Credit to this post: When you spell "Felix" like "Feliks" for Feliks Zemdegs


----------



## guysensei1 (May 2, 2015)

When the first Feliks/felix/felicks you've ever heard of is the Feliks Zemdegs.


----------



## Ninja Storm (May 2, 2015)

You know you've been cubing too long when you see this thread and go "wtf again?"


----------



## King Mike (May 2, 2015)

You know when you've been cubing too long, when you get pissed off when someone is solving with beginner method, because its so slow.


----------



## ipreferitsolved (May 2, 2015)

When you solve one handed BLD while eating a BLT


----------



## Suzuha (May 3, 2015)

You know you've been cubing too long when everyone gets worried when you didn't bring your Rubik's cube


----------



## Hssandwich (May 3, 2015)

When you accidently say OLL instead of oh well


----------



## WeegeeVenom (May 17, 2015)

You know you've been cubing too long when you automatically slam your hands down when done solving as if you're timing


----------



## Seanliu (May 17, 2015)

That is #134 Updated. Check out cubetopia.net to see your funny memes!


----------



## Phinagin (May 20, 2015)

You know you have been cubing too long when every time you load a new tab on your browser you have to do a solve.


----------



## SenorJuan (May 20, 2015)

.....when you think your USB memory stick is just too plain, and you decide to re-package it to look like a 3 x 1 x 1 'cube'. [yes, they are actually available.... but mine is going to be 'half-height']


----------



## kschiew (May 20, 2015)

Totally me right now. Have been doing OH solves for 4 consecutive days...


----------



## molarmanful (May 21, 2015)

You know you've been cubing too long when... 
- you learn to play the piano just to get faster at cubing.
- you can teach people to solve the cube during class.
- your finals papers have something to do with Rubik's Cubes.


----------



## WeegeeVenom (May 23, 2015)

You know you've been cubing for too long when...
-You are more excited for getting that new cube than summer coming up
-You feel sorry for leaving your old knockoff cube as you went to a competitions and got your PR's from it
-You get an average of 50 sec and everyone is congratulating you and you just sit there like "It's not good enough...." And it ruins your whole day.


----------



## Aussie (May 27, 2015)

You know you've been cubing for too long when you normally say "OMG-Permutation!!" rather than than just "OMG!"


----------



## PenguinsDontFly (Jul 7, 2015)

you know youve been cubing too long when you feel the need to take a picture of this (below) and post it on this thread.


----------



## rubiksczar (Jul 7, 2015)

You know you've been cubing too long when you've taught more then 10 people how to solve the rubik's cube using a beginner's CFOP method you made up.
You know you've been cubing too long when you've taught an 11 year old F2L and he understands it.
You know you've been cubing too long when a friend buys a rubik's cube you automatically freak out because you know they bought a crappy rubik's brand.
You know you've been cubing too long when a friend literally just surprised you with a micro cube after posting on this thread.


----------



## JustinTimeCuber (Jul 7, 2015)

You know you've been cubing for too long when you think random people are well-known cubers even if you are in the completely wrong part of the world.


----------



## b0ssGuy23 (Sep 3, 2015)

*You know you have been cubing too much when...*

I saw this random website about "You know you have been cubing too long when.." and saw a lot of good and funny endings. This thread is about coming up with any endings, feel free to be original and create one yourself. I am really bad at explaining things, so sorry if I didn't make enough sense when typing this thread.

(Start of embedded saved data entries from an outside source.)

`src/rtl/tcdm_cmd_split.sv`:
```
// Splits one linear TCDM command into chunks that never cross a 2^TCDM_BURST_WIDTH-byte boundary.
// Latency: first chunk valid the cycle after command accept; one chunk per cycle while granted.
// Backpressure: chunk req/payload held until the selected port grants; cmd_gnt_o low while splitting.
module tcdm_cmd_split #(
  parameter int TRANS_SID_WIDTH  = 1,
  parameter int TCDM_ADD_WIDTH   = 12,
  parameter int TCDM_OPC_WIDTH   = 12,
  parameter int MCHAN_LEN_WIDTH  = 15,
  parameter int TCDM_BURST_WIDTH = 7
) (
  input  logic                        clk_i,
  input  logic                        rst_ni,
  input  logic [TRANS_SID_WIDTH-1:0]  cmd_sid_i,
  input  logic [TCDM_ADD_WIDTH-1:0]   cmd_add_i,
  input  logic [TCDM_OPC_WIDTH-1:0]   cmd_opc_i,
  input  logic [MCHAN_LEN_WIDTH-1:0]  cmd_len_i,
  input  logic                        cmd_req_i,
  output logic                        cmd_gnt_o,
  output logic [TRANS_SID_WIDTH-1:0]  tcdm_tx_sid_o,
  output logic [TCDM_ADD_WIDTH-1:0]   tcdm_tx_add_o,
  output logic [TCDM_OPC_WIDTH-1:0]   tcdm_tx_opc_o,
  output logic [MCHAN_LEN_WIDTH-1:0]  tcdm_tx_len_o,
  output logic                        tcdm_tx_req_o,
  input  logic                        tcdm_tx_gnt_i,
  output logic [TRANS_SID_WIDTH-1:0]  tcdm_rx_sid_o,
  output logic [TCDM_ADD_WIDTH-1:0]   tcdm_rx_add_o,
  output logic [TCDM_OPC_WIDTH-1:0]   tcdm_rx_opc_o,
  output logic [MCHAN_LEN_WIDTH-1:0]  tcdm_rx_len_o,
  output logic                        tcdm_rx_req_o,
  input  logic                        tcdm_rx_gnt_i,
  output logic                        busy_o
);

  // Remaining byte count needs one extra bit: a full-length command is 2^MCHAN_LEN_WIDTH bytes.
  localparam int RW = MCHAN_LEN_WIDTH + 1;
  localparam logic [TCDM_BURST_WIDTH:0] BURST_BYTES = {1'b1, {TCDM_BURST_WIDTH{1'b0}}};

  typedef enum logic {IDLE, SPLIT} state_e;

  state_e                      state_q, state_d;
  logic [TRANS_SID_WIDTH-1:0]  sid_q, sid_d;
  logic [TCDM_OPC_WIDTH-1:0]   opc_q, opc_d;
  logic [TCDM_ADD_WIDTH-1:0]   cur_add_q, cur_add_d;
  logic [RW-1:0]               rem_q, rem_d;
  logic                        dir_q, dir_d;

  logic [TCDM_BURST_WIDTH:0]   room, chunk;
  logic [RW-1:0]               room_ext, chunk_ext;
  logic                        last, busy, sel_gnt;
  logic [MCHAN_LEN_WIDTH-1:0]  len_out;

  // Current chunk size: bytes left, clipped to the distance to the next burst boundary.
  always_comb begin
    room      = BURST_BYTES - {1'b0, cur_add_q[TCDM_BURST_WIDTH-1:0]};
    room_ext  = RW'(room);
    chunk_ext = (rem_q < room_ext) ? rem_q : room_ext;
    chunk     = (TCDM_BURST_WIDTH+1)'(chunk_ext);
    last      = (rem_q == chunk_ext);
  end

  // Next-state logic: load a command in IDLE, advance address/remainder on each chunk grant.
  always_comb begin
    state_d   = state_q;
    sid_d     = sid_q;
    opc_d     = opc_q;
    cur_add_d = cur_add_q;
    rem_d     = rem_q;
    dir_d     = dir_q;
    cmd_gnt_o = 1'b0;
    sel_gnt   = dir_q ? tcdm_tx_gnt_i : tcdm_rx_gnt_i;
    case (state_q)
      IDLE: begin
        cmd_gnt_o = 1'b1;
        if (cmd_req_i) begin
          sid_d     = cmd_sid_i;
          opc_d     = cmd_opc_i;
          cur_add_d = cmd_add_i;
          rem_d     = {1'b0, cmd_len_i} + RW'(1);
          dir_d     = cmd_opc_i[0];
          state_d   = SPLIT;
        end
      end
      SPLIT: begin
        if (sel_gnt) begin
          cur_add_d = cur_add_q + TCDM_ADD_WIDTH'(chunk);
          rem_d     = rem_q - chunk_ext;
          if (last) state_d = IDLE;
        end
      end
    endcase
  end

  // State and command registers; reset discards any in-flight command.
  always_ff @(posedge clk_i or negedge rst_ni) begin
    if (!rst_ni) begin
      state_q   <= IDLE;
      sid_q     <= '0;
      opc_q     <= '0;
      cur_add_q <= '0;
      rem_q     <= '0;
      dir_q     <= 1'b0;
    end else begin
      state_q   <= state_d;
      sid_q     <= sid_d;
      opc_q     <= opc_d;
      cur_add_q <= cur_add_d;
      rem_q     <= rem_d;
      dir_q     <= dir_d;
    end
  end

  // Outputs depend only on registers; length is forced to zero outside SPLIT.
  always_comb begin
    busy          = (state_q == SPLIT);
    len_out       = busy ? MCHAN_LEN_WIDTH'(chunk - 1'b1) : '0;
    busy_o        = busy;
    tcdm_tx_req_o = busy & dir_q;
    tcdm_rx_req_o = busy & ~dir_q;
    tcdm_tx_sid_o = sid_q;
    tcdm_tx_add_o = cur_add_q;
    tcdm_tx_opc_o = opc_q;
    tcdm_tx_len_o = len_out;
    tcdm_rx_sid_o = sid_q;
    tcdm_rx_add_o = cur_add_q;
    tcdm_rx_opc_o = opc_q;
    tcdm_rx_len_o = len_out;
  end

endmodule

```
`config.mk`:
```
export PLATFORM = sky130hd
export DESIGN_NAME = tcdm_cmd_split
export DESIGN_NICKNAME = d
export VERILOG_FILES = /design/src/rtl/tcdm_cmd_split.sv
export SDC_FILE = /design/constraint.sdc
export NUM_CORES = 1
export LEC_CHECK = 0
export BUFFER_PORTS_ARGS = -buffer_cell sky130_fd_sc_hd__buf_2
export CAP_MARGIN = 15
export CORE_ASPECT_RATIO = 0.8
export CORE_MARGIN = 2
export CORE_UTILIZATION = 25
export CTS_CLUSTER_SIZE = 20
export DETAILED_ROUTE_END_ITERATION = 7
export GPL_ROUTABILITY_DRIVEN = 0
export HOLD_SLACK_MARGIN = 0.06
export PLACE_DENSITY = 0.51
export SLEW_MARGIN = 10
export SYNTH_ARGS = -nofsm -noshare
export SYNTH_HDL_FRONTEND = slang
export SYNTH_SLANG_ARGS = --single-unit
```
`constraint.sdc`:
```
create_clock -name clk_i -period 4.6 [get_ports clk_i]
set_input_delay 0.92 -clock clk_i [delete_from_list [all_inputs] [get_ports clk_i]]
set_output_delay 0.92 -clock clk_i [all_outputs]
set_load 0.05 [all_outputs]
```
=== Word-level counts from Yosys, hierarchy flattened ===
Cells that the tools add are included.

* Flip-flop bits (word level): 43
* Input port bits: 45
* Output and inout bits: 84

* Add/sub/neg operators: 5
* $lt $le $gt $ge: 1
* Eq/ne operators: 3
* Mux-type cells: 14
* Bitwise logic cells: 4
* Reductions and logical operators: 2

{| class="wikitable"
|+ Operators by type and width
! kind !! count
|-
| $mux 16 || 3
|-
| $pmux 16 s2 || 1
|-
| $mux 12 || 2
|-
| $pmux 12 s2 || 1
|-
| $add 15x1->16 const B || 1
|-
| $eq 16x16->1 || 1
|-
| $lt 16x8->1 || 1
|-
| $sub 16x16->16 || 1
|-
| $mux 15 || 1
|-
| $add 12x8->12 || 1
|-
| $sub 8x1->9 const B || 1
|-
| $sub 8x7->8 const A || 1
|-
| $mux 1 || 5
|-
| $reduce_and 2->1 || 2
|-
| $and 1x1->1 || 2
|-
| $ne 2x1->1 const B || 1
|-
| $ne 2x2->1 const B || 1
|-
| $not 1->1 || 2
|-
| $pmux 1 s2 || 1
|}

=== Depth between registers and ports, before layout ===
Gate-level depths: netlist of the first run.

* Depth after elaboration: 7
* Mapped depth: 23
* Gate-level depth less buffers: 22

=== Least setup slack after synthesis of the first run ===
No wires, ideal clock.

* Kind: flip-flop to output port
* Start point: register cur_add_q[1], in the netlist tcdm_rx_add_o[1]
* End point: output port tcdm_rx_len_o[10]
* Arrival time: 5.319 ns
* Data required time: 3.680 ns
* Setup slack: -1.639 ns
* Cell stages (with the launch flop): 18
* Path buffers: 2
* Cells stage by stage: dfrtp_1 or4_1 nor2_1 xor2_1 ha_1 a211oi_1 nor2_1 nor3_4 nand2_4 buf_6 a21o_1 inv_2 ha_1 nand2_1 a211oi_1 a41oi_1 nor4_2 buf_4

* Word-level cells in the longest chain between the ends: 5

{| class="wikitable"
|+ RTL lines
! element !! RTL line !! text
|-
| start: declaration || 43 || <nowiki>logic [TCDM_ADD_WIDTH-1:0] cur_add_q, cur_add_d;</nowiki>
|-
| start signal: assignment || 106 || <nowiki>cur_add_q <= cur_add_d;</nowiki>
|-
| $sub 8x7->8 * || 54 || <nowiki>room = BURST_BYTES - {1'b0, cur_add_q[TCDM_BURST_WIDTH-1:0]};</nowiki>
|-
| $lt 16x8->1 || 56 || <nowiki>chunk_ext = (rem_q < room_ext) ? rem_q : room_ext;</nowiki>
|-
| $mux 16 * || 56 ||
|-
| $sub 8x1->9 * || 115 || <nowiki>len_out = busy ? MCHAN_LEN_WIDTH'(chunk - 1'b1) : '0;</nowiki>
|-
| $mux 15 * || 115 ||
|-
| end: declaration || 28 || <nowiki>output logic [MCHAN_LEN_WIDTH-1:0] tcdm_rx_len_o,</nowiki>
|}

Mark *: on every way between the ends. The rest lies on a longest branch, timed or not.

=== Final worst setup path of the first run ===
* Start point: register cur_add_q[0], in the netlist tcdm_rx_add_o[0]
* End point: output port tcdm_tx_len_o[10]

* Word-level cells in the longest chain between the ends: 5

{| class="wikitable"
|+ RTL lines
! element !! RTL line !! text
|-
| $sub 8x7->8 * || 54 ||
|-
| $lt 16x8->1 || 56 ||
|-
| $mux 16 * || 56 ||
|-
| $sub 8x1->9 * || 115 ||
|-
| $mux 15 * || 115 ||
|-
| end: declaration || 22 || <nowiki>output logic [MCHAN_LEN_WIDTH-1:0] tcdm_tx_len_o,</nowiki>
|}

Marked as above.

My personal favorite (I didn't come up with it): You know you have been cubing too much when you have nightmares about parity.

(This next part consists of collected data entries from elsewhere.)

<file path="config.mk">
export PLATFORM = sky130hd
export DESIGN_NAME = ram_sync_nr2w_clr
export DESIGN_NICKNAME = d
export VERILOG_FILES = /design/src/rtl/ram_sync_nr2w_clr_pkg.sv /design/src/rtl/ram_clear_ctrl.sv /design/src/rtl/ram_sync_nr2w_clr.sv
export SDC_FILE = /design/constraint.sdc
export NUM_CORES = 2
export LEC_CHECK = 0
export CORE_UTILIZATION = 45
export CTS_CLUSTER_SIZE = 40
export DETAILED_ROUTE_END_ITERATION = 8
export GPL_TIMING_DRIVEN = 0
export HOLD_SLACK_MARGIN = 0.08
export PLACE_DENSITY = 0.72
export SKIP_CTS_REPAIR_TIMING = 1
export SYNTH_ARGS = -nofsm -noshare
export SYNTH_HDL_FRONTEND = slang
export SYNTH_HIERARCHICAL = 1
export SYNTH_SLANG_ARGS = --single-unit
</file>
<file path="constraint.sdc">
create_clock -name clk -period 7.71 [get_ports clk]
set_input_delay 1.1565 -clock clk [delete_from_list [all_inputs] [get_ports clk]]
set_output_delay 1.1565 -clock clk [all_outputs]
set_load 0.05 [all_outputs]
</file>
<file path="src/rtl/ram_sync_nr2w_clr_pkg.sv">
// Shared constants for the multi-read, dual-write RAM with clear sweep.
package ram_sync_nr2w_clr_pkg;

    localparam int unsigned ADDR_LEN = 5;
    localparam int unsigned DATA_LEN = 32;

    typedef enum logic {
        ST_IDLE  = 1'b0,
        ST_CLEAR = 1'b1
    } clr_state_e;

endpackage

</file>
<file path="src/rtl/ram_clear_ctrl.sv">
// Clear-sweep controller: walks clr_addr over every entry once per clear request or reset.
module ram_clear_ctrl
    import ram_sync_nr2w_clr_pkg::*;
#(
    parameter int unsigned ADDR_W     = ADDR_LEN,
    parameter int unsigned DATA_DEPTH = 32
) (
    input  logic              clk,
    input  logic              reset_x,
    input  logic              clr_req,
    output logic              clr_we,
    output logic [ADDR_W-1:0] clr_addr,
    output logic              ready
);

    localparam logic [ADDR_W-1:0] LAST_ADDR = ADDR_W'(DATA_DEPTH - 1);

    clr_state_e        state_q, state_d;
    logic [ADDR_W-1:0] clr_addr_q, clr_addr_d;

    // Reset lands in CLEAR so the array is swept before first use.
    always_ff @(posedge clk or negedge reset_x) begin
        if (!reset_x) begin
            state_q    <= ST_CLEAR;
            clr_addr_q <= '0;
        end else begin
            state_q    <= state_d;
            clr_addr_q <= clr_addr_d;
        end
    end

    always_comb begin
        state_d    = state_q;
        clr_addr_d = clr_addr_q;
        case (state_q)
            ST_IDLE: begin
                if (clr_req) begin
                    state_d    = ST_CLEAR;
                    clr_addr_d = '0;
                end
            end
            ST_CLEAR: begin
                clr_addr_d = clr_addr_q + ADDR_W'(1);
                if (clr_addr_q == LAST_ADDR) begin
                    state_d    = ST_IDLE;
                    clr_addr_d = '0;
                end
            end
            default: begin
                state_d    = ST_IDLE;
                clr_addr_d = '0;
            end
        endcase
    end

    assign clr_we   = (state_q == ST_CLEAR);
    assign clr_addr = clr_addr_q;
    assign ready    = (state_q == ST_IDLE);

endmodule

</file>
<file path="src/rtl/ram_sync_nr2w_clr.sv">
// Synchronous RAM with NUM_RPORTS registered read ports, two write ports and a clear sweep.
module ram_sync_nr2w_clr
    import ram_sync_nr2w_clr_pkg::*;
#(
    parameter int unsigned BRAM_ADDR_WIDTH = ADDR_LEN,
    parameter int unsigned BRAM_DATA_WIDTH = DATA_LEN,
    parameter int unsigned DATA_DEPTH      = 32,
    parameter int unsigned NUM_RPORTS      = 6,
    parameter int unsigned BYPASS          = 1,
    parameter logic [BRAM_DATA_WIDTH-1:0] CLEAR_VALUE = '0
) (
    input  logic                                  clk,
    input  logic                                  reset_x,
    input  logic [NUM_RPORTS*BRAM_ADDR_WIDTH-1:0] raddr,
    output logic [NUM_RPORTS*BRAM_DATA_WIDTH-1:0] rdata,
    input  logic [BRAM_ADDR_WIDTH-1:0]            waddr1,
    input  logic [BRAM_ADDR_WIDTH-1:0]            waddr2,
    input  logic [BRAM_DATA_WIDTH-1:0]            wdata1,
    input  logic [BRAM_DATA_WIDTH-1:0]            wdata2,
    input  logic                                  we1,
    input  logic                                  we2,
    input  logic                                  clr_req,
    output logic                                  ready
);

    localparam int unsigned AW    = BRAM_ADDR_WIDTH;
    localparam int unsigned DW    = BRAM_DATA_WIDTH;
    localparam int unsigned IDX_W = (DATA_DEPTH > 1) ? $clog2(DATA_DEPTH) : 1;
    localparam logic [AW:0] DEPTH_LIM = (AW + 1)'(DATA_DEPTH);

    logic [DW-1:0] mem [DATA_DEPTH];

    logic          clr_we;
    logic [AW-1:0] clr_addr;
    logic          wr1_ok, wr2_ok;

    ram_clear_ctrl #(
        .ADDR_W     (AW),
        .DATA_DEPTH (DATA_DEPTH)
    ) u_clear_ctrl (
        .clk      (clk),
        .reset_x  (reset_x),
        .clr_req  (clr_req),
        .clr_we   (clr_we),
        .clr_addr (clr_addr),
        .ready    (ready)
    );

    assign wr1_ok = we1 && ({1'b0, waddr1} < DEPTH_LIM);
    assign wr2_ok = we2 && ({1'b0, waddr2} < DEPTH_LIM);

    // Shared write path; port 2 is written last so it wins a same-address collision.
    always_ff @(posedge clk) begin
        if (clr_we) begin
            mem[IDX_W'(clr_addr)] <= CLEAR_VALUE;
        end else begin
            if (wr1_ok) mem[IDX_W'(waddr1)] <= wdata1;
            if (wr2_ok) mem[IDX_W'(waddr2)] <= wdata2;
        end
    end

    for (genvar i = 0; i < int'(NUM_RPORTS); i++) begin : g_rport
        logic [AW-1:0] ra;
        logic [DW-1:0] rdata_d, rdata_q;

        assign ra = raddr[i*AW +: AW];

        // Forwarding priority mirrors the write-path collision rule.
        always_comb begin
            rdata_d = CLEAR_VALUE;
            if ({1'b0, ra} < DEPTH_LIM) begin
                if ((BYPASS != 0) && wr2_ok && (waddr2 == ra)) begin
                    rdata_d = wdata2;
                end else if ((BYPASS != 0) && wr1_ok && (waddr1 == ra)) begin
                    rdata_d = wdata1;
                end else begin
                    rdata_d = mem[IDX_W'(ra)];
                end
            end
        end

        always_ff @(posedge clk or negedge reset_x) begin
            if (!reset_x) begin
                rdata_q <= CLEAR_VALUE;
            end else if (clr_we) begin
                rdata_q <= CLEAR_VALUE;
            end else begin
                rdata_q <= rdata_d;
            end
        end

        assign rdata[i*DW +: DW] = rdata_q;
    end

endmodule

</file>
==> results.json, run 1 <==
{
  "status": "aborted with a tool error",
  "lastStage": "5_1_grt",
  "tool.error": "[ERROR GRT-0116] Global routing finished with congestion. Check the congestion regions in the DRC Viewer.",
  "pre_cts_ws_ns": 1.35,
  "die_h_um": 471,
  "htree_levels": 4,
  "grt_pass1_vias": 113844,
  "synthCells": 8040,
  "yosys.area.top_type": "mux4_2",
  "yosysWarnings": 6,
  "synth.cell_area_sq_um": 98800,
  "grtUsageTotal": 0.838,
  "start_util": 0.454,
  "synth_ff_type": "edfxtp_1",
  "cts_buffers": 150,
  "ys_seq_area_frac": 0.361,
  "grt-ovfl-total": 1266,
  "ios": 302,
  "synth_nets": 8152,
  "rows": 171,
  "root_buffer": "clkbuf_16",
  "portBuffers": 236,
  "ys_types": 67,
  "routabilityCongestion": 1.25,
  "synth-edff-count": 1024,
  "cts_max_path_buffers": 3,
  "synth.area.top_cells": "mux4_2 35%, edfxtp_1 31%, o21ai_0 5.2%, dfrtp_1 5.0%, nand2_1 4.6%",
  "clock-sinks": 1222,
  "grt_max_degree": 103,
  "avgSynthCellArea_sq_um": 12.3,
  "synth_top_area_frac": 0.347,
  "dpl.hpwl_um": 620000,
  "die_w_um": 471,
  "synthArstFlopShare": 0.162,
  "ys_ff_latch": 1222,
  "grt_first_pass_wirelength_um": 1250000
}
-- cell usage after synthesis, drive strengths merged (33+ instances only) --
library cell,instances
mux4,1524
nand2,1216
o21ai,1029
edfxtp,1024
clkbuf,586
buf,492
mux2i,353
o22ai,316
dfrtp,197
nor2,187
a22oi,183
nand4,134
o211ai,124
nor3,42
inv,39
xnor2,38
nand2b,37
nor4,37
o221ai,37
a31oi,35
or2,34
and3,33
o32ai,33
-- per-stage QoR --
| step | std cells | area, sq um |
|---|---|---|
| CTS | 11500 | 112000 |
| detailed placement | 11223 | 107000 |
| global placement | 11130 | 105000 |
| floorplan | 8040 | 98800 |
-- routing by layer --
metal,GRT usage,overflow
met1,0.853,29
met2,0.926,685
met4,0.793,507
met5,0.537,6
met3,0.768,39
-- logic make-up after synthesis --
| family | Yosys count | share of synthesized area |
|---|---|---|
| compound gates | 1920 | 0.118 |
| fa+ha+maj | 3 | 0.000380 |
| mux | 1878 | 0.383 |
| flops | 1222 | 0.361 |
| xor+xnor | 60 | 0.00532 |
| buf+inv | 1117 | 0.0504 |
| simple gates | 1840 | 0.0813 |
==> run 2, diff against run 1 <==
CORE_UTILIZATION = 30   (was 45)
CTS_CLUSTER_SIZE = not set   (was 40)
HOLD_SLACK_MARGIN = not set   (was 0.08)
PLACE_DENSITY = not set   (was 0.72)
PLACE_DENSITY_LB_ADDON = 0.15   (was not set)
==> run 2 against run 1 <==
  * The flow now finishes, with violations (capacitance limit, slew limit)
  * Synthesized cell count is the same
  * Synthesized area is the same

Thanks NeilH, I was stupid and didn't search up my thread.


----------



## MoyuFTW (Sep 4, 2015)

You've been cubing for too long when you are on the speedsolving forum more than facebook


----------



## YouCubing (Sep 4, 2015)

...when you want to kill a small animal whenever someone says something like "I used to peel the stickers off, and put then back in the right places."
...when you care about Skewb Diamond UWR.
...when you have a Dino Cube.
...when you have to remind yourself not to say Feliks Kjellberg, Feliks Baumgartner and Feliks the Cat.
...when you hear the words center, edge and corner and instantly think of cubes.


----------



## NevinsCPH (Sep 4, 2015)

YouCubing said:


> ...when you hear the words center, edge and corner and instantly think of cubes.



center, edge *OR* corner


----------



## JustinTimeCuber (Sep 4, 2015)

MoyuFTW said:


> You've been cubing for too long when you are on the speedsolving forum more than facebook



I don't even have facebook so therefore I am inherently cubing too long...


----------



## Damien Porter (Sep 4, 2015)

You know you have been cubing to long when your version of forplay is the sexy move.


----------



## MoyuFTW (Sep 4, 2015)

Damien Porter said:


> You know you have been cubing to long when your version of forplay is the sexy move.



LOL. Good job with that


----------



## camcuber (Sep 4, 2015)

You know you've been cubing too long when the Type-A DIY Kit was newly released LOL


----------



## Ordway Persyn (Sep 8, 2015)

When you have debates on what is considered world class or fast


----------



## OLLiver (Sep 8, 2015)

when you dedicate a large portion of your life to learning a large alg set like ZBLL


----------



## EpiCuber7 (Oct 3, 2015)

When you read this list and think "That's a good idea!"


----------



## Seanliu (Oct 18, 2015)

EpiCuber7 said:


> When you read this list and think "That's a good idea!"




How many have you tried?


----------



## Matt11111 (Oct 18, 2015)

You know you've been cubing too long when you set a world record.


----------



## Seanliu (Oct 18, 2015)

The page's char count is at 2.847K :O

Keep going guys! I'll check back frequently, and I'll see if I can come up with my own ones.


----------



## Ordway Persyn (Oct 18, 2015)

You know you have been cubing too long when you think Feliks is the common way to spell Felix.


----------



## 2180161 (Oct 18, 2015)

You know you have been cubing to long when you go to a store and see a scrambled cube in the packaging and ask an employee if you can solve it.


----------



## Hssandwich (Oct 18, 2015)

You know you have been cubing too long when you want to call someone called Felix Faz.


----------



## DELToS (Oct 18, 2015)

You know you've been cubing too long when you ask for a DSLR camera as your only birthday gift just for better cubing videos...


----------



## rj (Oct 18, 2015)

DELToS said:


> You know you've been cubing too long when you ask for a DSLR camera as your only birthday gift just for better cubing videos...



THIS!!!!


----------



## josh42732 (Oct 19, 2015)

You know you've been cubing for too long when you have been following this and many other threads daily, and have realized that you actually do do these things. 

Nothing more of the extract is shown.